I think the key concept in this passage is that of shifting levels. I recall how I grew up learning science, how science is taught in the classroom even today – concepts have usually been taught EITHER at the level of the individual OR at the systemic level. For example, students are taught in Biochemistry about the basic building blocks of life – carbohydrates, lipids and proteins. Later in the biology curriculum, they are introduced to entire systems – the circulatory system, the endocrine system, the nervous system. As teachers, sometimes we assume that students intuitively know how to make the link between the properties of basic building blocks, and the patterns that emerge as a system, but most times they don’t. Science then becomes a series of “topics” taught in silos. Systems are to be learned as they are : the big picture. And building blocks are to be learned as they are : the basics.
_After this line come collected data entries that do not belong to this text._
## config.mk

```make
export PLATFORM = sky130hd
export DESIGN_NAME = uart_rx_param
export DESIGN_NICKNAME = d
export VERILOG_FILES = /design/src/rtl/uart_rx_param.sv
export SDC_FILE = /design/constraint.sdc
export NUM_CORES = 1
export LEC_CHECK = 0
export CORE_MARGIN = 3
export CORE_UTILIZATION = 54
export CTS_CLUSTER_DIAMETER = 30
export CTS_CLUSTER_SIZE = 12
export DETAILED_ROUTE_END_ITERATION = 8
export PLACE_DENSITY = 0.78
export SLEW_MARGIN = 20
export SYNTH_ARGS = -nofsm -noshare
export SYNTH_HDL_FRONTEND = slang
export SYNTH_SLANG_ARGS = --single-unit
export TNS_END_PERCENT = 20
```

## constraint.sdc

```tcl
create_clock -name clk -period 2.1 [get_ports clk]
set_clock_uncertainty 0.1 [all_clocks]
set_input_delay 0.21 -clock clk [delete_from_list [all_inputs] [get_ports clk]]
set_output_delay 0.21 -clock clk [all_outputs]
set_load 0.005 [all_outputs]
```
==> config.mk <==
export PLATFORM = sky130hd
export DESIGN_NAME = leb128_u32_stream_encoder
export DESIGN_NICKNAME = d
export VERILOG_FILES = /design/src/rtl/leb128_u32_stream_encoder.sv
export SDC_FILE = /design/constraint.sdc
export NUM_CORES = 1
export LEC_CHECK = 0
export CAP_MARGIN = 20
export CORE_ASPECT_RATIO = 1.5
export CORE_UTILIZATION = 35
export DETAILED_ROUTE_END_ITERATION = 7
export GPL_TIMING_DRIVEN = 0
export PLACE_DENSITY = 0.71
export RECOVER_POWER = 100
export SLEW_MARGIN = 30
export SYNTH_ARGS = -nofsm -noshare
export SYNTH_HDL_FRONTEND = slang
export SYNTH_SLANG_ARGS = --single-unit
==> constraint.sdc <==
create_clock -name clk -period 1.5 [get_ports clk]
set_input_delay 0.225 -clock clk [delete_from_list [all_inputs] [get_ports clk]]
set_output_delay 0.225 -clock clk [all_outputs]
set_load 0.1 [all_outputs]
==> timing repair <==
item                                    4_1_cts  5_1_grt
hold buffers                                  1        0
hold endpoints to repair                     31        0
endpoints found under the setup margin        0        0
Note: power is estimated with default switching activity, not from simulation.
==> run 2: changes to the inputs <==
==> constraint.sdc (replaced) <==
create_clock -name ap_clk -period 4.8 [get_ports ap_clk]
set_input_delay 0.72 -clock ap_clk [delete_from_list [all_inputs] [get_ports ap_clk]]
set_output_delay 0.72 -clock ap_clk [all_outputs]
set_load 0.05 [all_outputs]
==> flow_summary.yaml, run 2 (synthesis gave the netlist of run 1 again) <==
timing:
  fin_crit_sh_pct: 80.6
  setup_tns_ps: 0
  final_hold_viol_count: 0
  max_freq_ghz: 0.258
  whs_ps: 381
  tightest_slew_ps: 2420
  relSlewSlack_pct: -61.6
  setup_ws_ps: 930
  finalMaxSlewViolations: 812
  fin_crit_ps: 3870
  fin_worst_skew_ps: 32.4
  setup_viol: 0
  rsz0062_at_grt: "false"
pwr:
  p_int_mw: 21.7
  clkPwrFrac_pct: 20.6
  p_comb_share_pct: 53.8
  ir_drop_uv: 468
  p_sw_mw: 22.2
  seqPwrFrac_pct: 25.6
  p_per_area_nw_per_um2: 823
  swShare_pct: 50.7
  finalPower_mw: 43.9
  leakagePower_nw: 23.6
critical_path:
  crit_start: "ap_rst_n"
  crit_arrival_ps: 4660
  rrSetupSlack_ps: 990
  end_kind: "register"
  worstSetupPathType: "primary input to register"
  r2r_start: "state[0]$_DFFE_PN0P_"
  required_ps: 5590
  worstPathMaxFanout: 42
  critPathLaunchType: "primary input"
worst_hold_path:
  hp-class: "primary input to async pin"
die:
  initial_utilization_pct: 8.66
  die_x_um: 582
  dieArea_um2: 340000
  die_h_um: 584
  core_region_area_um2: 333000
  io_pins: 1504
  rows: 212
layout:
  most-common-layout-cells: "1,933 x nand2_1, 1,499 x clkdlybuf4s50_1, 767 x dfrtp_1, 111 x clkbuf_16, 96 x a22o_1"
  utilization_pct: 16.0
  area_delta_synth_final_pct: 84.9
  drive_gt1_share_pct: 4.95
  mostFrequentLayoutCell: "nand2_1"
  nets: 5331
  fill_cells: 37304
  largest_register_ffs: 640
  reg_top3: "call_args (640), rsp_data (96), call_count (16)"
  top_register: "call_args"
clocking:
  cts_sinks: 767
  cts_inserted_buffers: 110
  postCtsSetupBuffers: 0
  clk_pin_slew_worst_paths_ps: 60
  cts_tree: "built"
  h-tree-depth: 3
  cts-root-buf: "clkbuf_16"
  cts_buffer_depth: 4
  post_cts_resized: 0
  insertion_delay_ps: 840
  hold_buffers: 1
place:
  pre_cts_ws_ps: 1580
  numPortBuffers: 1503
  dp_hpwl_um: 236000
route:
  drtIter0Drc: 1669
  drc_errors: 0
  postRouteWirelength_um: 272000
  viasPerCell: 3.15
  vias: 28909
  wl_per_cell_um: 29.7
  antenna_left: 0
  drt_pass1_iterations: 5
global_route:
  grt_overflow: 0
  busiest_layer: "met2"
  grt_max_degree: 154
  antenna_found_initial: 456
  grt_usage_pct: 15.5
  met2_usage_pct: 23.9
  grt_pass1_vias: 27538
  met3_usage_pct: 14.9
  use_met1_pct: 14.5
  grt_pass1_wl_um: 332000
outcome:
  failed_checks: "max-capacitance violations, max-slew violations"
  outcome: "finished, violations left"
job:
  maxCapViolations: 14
[config.mk]
export PLATFORM = sky130hd
export DESIGN_NAME = axis_rr_arbiter
export DESIGN_NICKNAME = d
export VERILOG_FILES = /design/src/rtl/axis_rr_arbiter.sv
export SDC_FILE = /design/constraint.sdc
export NUM_CORES = 1
export LEC_CHECK = 0
export ABC_CLOCK_PERIOD_IN_PS = 2700
export CORE_ASPECT_RATIO = 0.8
export CORE_MARGIN = 1.5
export CORE_UTILIZATION = 39
export CTS_CLUSTER_SIZE = 12
export DETAILED_ROUTE_END_ITERATION = 16
export GPL_TIMING_DRIVEN = 0
export PLACE_DENSITY = 0.86
export SYNTH_ARGS = -nofsm -noshare
export SYNTH_HDL_FRONTEND = slang
export SYNTH_SLANG_ARGS = --single-unit
[constraint.sdc]
create_clock -name aclk -period 2.7 [get_ports aclk]
set_input_delay 0.27 -clock aclk [delete_from_list [all_inputs] [get_ports aclk]]
set_output_delay 0.27 -clock aclk [all_outputs]
set_load 0.03 [all_outputs]
[src/rtl/instr_packer.sv]
// Packs an RV32I instruction stream into 32-bit memory words, compressing a
// small set of instructions to 16-bit RVC parcels and carrying half-words across words.
module instr_packer #(
  parameter logic [31:0] BASE_ADDR = 32'h0000_0000
) (
  input  logic        clk,
  input  logic        rst_n,
  input  logic        in_valid,
  output logic        in_ready,
  input  logic [31:0] in_instr,
  input  logic        flush_req,
  output logic        flush_done,
  output logic        out_valid,
  input  logic        out_ready,
  output logic [31:0] out_word,
  output logic [31:0] out_addr,
  output logic [15:0] comp_cnt
);

  typedef enum logic {EMPTY, HALF} state_t;

  state_t      state_q, state_d;
  logic [15:0] hold_q, hold_d;
  logic        out_valid_q, out_valid_d;
  logic [31:0] out_word_q, out_word_d;
  logic [31:0] out_addr_q, out_addr_d;
  logic [15:0] comp_cnt_q, comp_cnt_d;
  logic        flush_done_q, flush_done_d;

  logic [6:0]  opcode;
  logic [4:0]  rd, rs1, rs2;
  logic [2:0]  funct3;
  logic [6:0]  funct7;
  logic        is_addi, is_add, imm_small, imm_nz;
  logic        is_comp;
  logic [15:0] cparcel;
  logic        accept, do_flush, hs, emit;
  logic [31:0] emit_word;

  // Parcels are stored little-endian: low byte at the lower address.
  function automatic logic [15:0] swap(input logic [15:0] p);
    return {p[7:0], p[15:8]};
  endfunction

  assign opcode = in_instr[6:0];
  assign rd     = in_instr[11:7];
  assign funct3 = in_instr[14:12];
  assign rs1    = in_instr[19:15];
  assign rs2    = in_instr[24:20];
  assign funct7 = in_instr[31:25];

  assign is_addi   = (opcode == 7'b0010011) && (funct3 == 3'b000);
  assign is_add    = (opcode == 7'b0110011) && (funct3 == 3'b000) && (funct7 == 7'b0);
  // A 12-bit immediate fits in 6 signed bits when bits [11:5] all agree.
  assign imm_small = (&in_instr[31:25]) || !(|in_instr[31:25]);
  assign imm_nz    = |in_instr[31:20];

  always_comb begin
    is_comp = 1'b0;
    cparcel = 16'h0000;
    if (in_instr == 32'h0000_0013) begin
      is_comp = 1'b1;
      cparcel = 16'h0001;
    end else if (is_addi && imm_small && imm_nz && rd != 5'd0 && rd == rs1) begin
      is_comp = 1'b1;
      cparcel = {3'b000, in_instr[25], rd, in_instr[24:20], 2'b01};
    end else if (is_addi && imm_small && rs1 == 5'd0 && rd != 5'd0) begin
      is_comp = 1'b1;
      cparcel = {3'b010, in_instr[25], rd, in_instr[24:20], 2'b01};
    end else if (is_add && rs1 == 5'd0 && rd != 5'd0 && rs2 != 5'd0) begin
      is_comp = 1'b1;
      cparcel = {4'b1000, rd, rs2, 2'b10};
    end else if (is_add && rd == rs1 && rd != 5'd0 && rs2 != 5'd0) begin
      is_comp = 1'b1;
      cparcel = {4'b1001, rd, rs2, 2'b10};
    end
  end

  assign in_ready = !out_valid_q || out_ready;
  assign accept   = in_valid && in_ready;
  assign do_flush = flush_req && !in_valid && in_ready;
  assign hs       = out_valid_q && out_ready;

  always_comb begin
    state_d      = state_q;
    hold_d       = hold_q;
    out_valid_d  = hs ? 1'b0 : out_valid_q;
    out_word_d   = out_word_q;
    out_addr_d   = hs ? out_addr_q + 32'd4 : out_addr_q;
    comp_cnt_d   = comp_cnt_q;
    flush_done_d = 1'b0;
    emit         = 1'b0;
    emit_word    = 32'h0;
    if (accept) begin
      if (is_comp) begin
        comp_cnt_d = comp_cnt_q + 16'd1;
        if (state_q == EMPTY) begin
          hold_d  = cparcel;
          state_d = HALF;
        end else begin
          emit      = 1'b1;
          emit_word = {swap(hold_q), swap(cparcel)};
          state_d   = EMPTY;
        end
      end else if (state_q == EMPTY) begin
        emit      = 1'b1;
        emit_word = {swap(in_instr[15:0]), swap(in_instr[31:16])};
      end else begin
        emit      = 1'b1;
        emit_word = {swap(hold_q), swap(in_instr[15:0])};
        hold_d    = in_instr[31:16];
      end
    end else if (do_flush) begin
      flush_done_d = 1'b1;
      if (state_q == HALF) begin
        // Pad the trailing half-word with C.NOP so the word stays executable.
        emit      = 1'b1;
        emit_word = {swap(hold_q), swap(16'h0001)};
        state_d   = EMPTY;
      end
    end
    if (emit) begin
      out_valid_d = 1'b1;
      out_word_d  = emit_word;
    end
  end

  always_ff @(posedge clk or negedge rst_n) begin
    if (!rst_n) begin
      state_q      <= EMPTY;
      hold_q       <= 16'h0000;
      out_valid_q  <= 1'b0;
      out_word_q   <= 32'h0;
      out_addr_q   <= BASE_ADDR;
      comp_cnt_q   <= 16'h0000;
      flush_done_q <= 1'b0;
    end else begin
      state_q      <= state_d;
      hold_q       <= hold_d;
      out_valid_q  <= out_valid_d;
      out_word_q   <= out_word_d;
      out_addr_q   <= out_addr_d;
      comp_cnt_q   <= comp_cnt_d;
      flush_done_q <= flush_done_d;
    end
  end

  assign out_valid  = out_valid_q;
  assign out_word   = out_word_q;
  assign out_addr   = out_addr_q;
  assign comp_cnt   = comp_cnt_q;
  assign flush_done = flush_done_q;

endmodule

[config.mk]
export PLATFORM = sky130hd
export DESIGN_NAME = instr_packer
export DESIGN_NICKNAME = d
export VERILOG_FILES = /design/src/rtl/instr_packer.sv
export SDC_FILE = /design/constraint.sdc
export NUM_CORES = 1
export LEC_CHECK = 0
export BUFFER_PORTS_ARGS = -buffer_cell sky130_fd_sc_hd__buf_2
export CORE_UTILIZATION = 43
export DETAILED_ROUTE_END_ITERATION = 8
export PLACE_DENSITY = 0.67
export SLEW_MARGIN = 20
export SYNTH_ARGS = -nofsm -noshare
export SYNTH_HDL_FRONTEND = slang
export SYNTH_SLANG_ARGS = --single-unit
[constraint.sdc]
create_clock -name clk -period 3.21 [get_ports clk]
set_input_delay 0.1605 -clock clk [delete_from_list [all_inputs] [get_ports clk]]
set_output_delay 0.1605 -clock clk [all_outputs]
set_load 0.01 [all_outputs]
==> src/rtl/mem_stage_ctrl_lane_align.sv <==
// Load byte extraction and store lane replication / byte-enable generation.
module mem_stage_ctrl_lane_align
  import mem_stage_ctrl_pkg::*;
(
  input  logic [1:0]  i_ld_off,
  input  logic        i_ld_word,
  input  logic [31:0] i_rdata,
  output logic [31:0] o_ld_data,
  input  logic [1:0]  i_st_off,
  input  logic        i_st_word,
  input  logic        i_st_write,
  input  logic [31:0] i_st_data,
  output logic [31:0] o_st_wdata,
  output logic [3:0]  o_st_be
);

  logic [7:0] w_ld_byte;

  assign w_ld_byte  = i_rdata[8*i_ld_off +: 8];
  assign o_ld_data  = i_ld_word ? i_rdata : {24'b0, w_ld_byte};
  assign o_st_wdata = i_st_word ? i_st_data : {4{i_st_data[7:0]}};

  always_comb begin
    o_st_be = BE_NONE;
    if (i_st_write) o_st_be = i_st_word ? BE_WORD : byte_be(i_st_off);
  end

endmodule
**config.mk**
```make
export PLATFORM = sky130hd
export DESIGN_NAME = counter_arbiter
export DESIGN_NICKNAME = d
export VERILOG_FILES = /design/src/rtl/counter_arbiter.sv
export SDC_FILE = /design/constraint.sdc
export NUM_CORES = 1
export LEC_CHECK = 0
export CAP_MARGIN = 20
export CELL_PAD_IN_SITES_DETAIL_PLACEMENT = 1
export CELL_PAD_IN_SITES_GLOBAL_PLACEMENT = 1
export CORE_MARGIN = 2
export CORE_UTILIZATION = 30
export CTS_BUF_LIST = sky130_fd_sc_hd__clkbuf_8 sky130_fd_sc_hd__clkbuf_16
export DETAILED_ROUTE_END_ITERATION = 12
export HOLD_SLACK_MARGIN = 0.05
export PLACE_DENSITY = 0.91
export SYNTH_ARGS = -nofsm -noshare
export SYNTH_HDL_FRONTEND = slang
export SYNTH_SLANG_ARGS = --single-unit
```
**constraint.sdc**
```tcl
create_clock -name clk -period 3.1 [get_ports clk]
set_clock_uncertainty 0.1 [all_clocks]
set_input_delay 0.31 -clock clk [delete_from_list [all_inputs] [get_ports clk]]
set_output_delay 0.31 -clock clk [all_outputs]
set_load 0.01 [all_outputs]
```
What I appreciate about Netlogo (and what I have learned as we were made to do Assignment 4) is that it forces the user to think how behavior of objects as singular, individual units affects behavior of aggregated objects as systems. When the user is made to think about how to write codes and rules governing individual units in order to model systemic behavior, it forces one to consider how individual properties have global impact on phenomena. And the ease by which this impact is visualized then allows the user to construct a deep understanding of scientific phenomena while being able to consider individual objects and systems and the transitions between them.
Martin et al. (2000) To Mindstorms and Beyond: Evolution of a Construction Kit for Magical Machines.
“Construction material and project ideas that appeal to a broad range of interests allow multiple entry points into science, mathematics, engineering, design, art, and music for all types of learners. These materials not only make new knowledge domains accessible, but also provide new ways for children to relate to domains of knowledge to which they have already been exposed.”
What I found interesting here is that the tools that were originally designed to convey and impart scientific ideas and engineering concepts evolved into the realm of art, design and even music. I was amazed by the case studies that follow the paragraph highlighted above – in which students were able to construct things like a nail salon, a gerbil maze and a musical stress meter, from something that was originally designed for science and technology. Once again, it goes to show that if we do not pigeon-hole the educational experience for our students, as most of formal education has sought to do, our students will indeed surprise us with what they can think of, and what they can connect, to add personal relevance to the learning of science. That is the value of constructionism as I see it – not to dictate one particular path of discovery, with a fixed end-point in mind, but to provide the basic building blocks with which students then construct their own path to deep understanding, packed with personal significance and relevance. If a nail salon helps a student learn about mechanics, engineering and circuitry, then by all means, let the student construct a nail salon. She will also end up with cooler nails!
The challenge then for me as an educator would be in instructional design, to bear in mind that the point is NOT the nail salon – the point is to design the learning environment to provide the “gears” with which the nail salons and musical stress meters will emerge. Sometimes I think that this is an obvious statement … but the million dollar question is why we are not seeing more of this in formal education!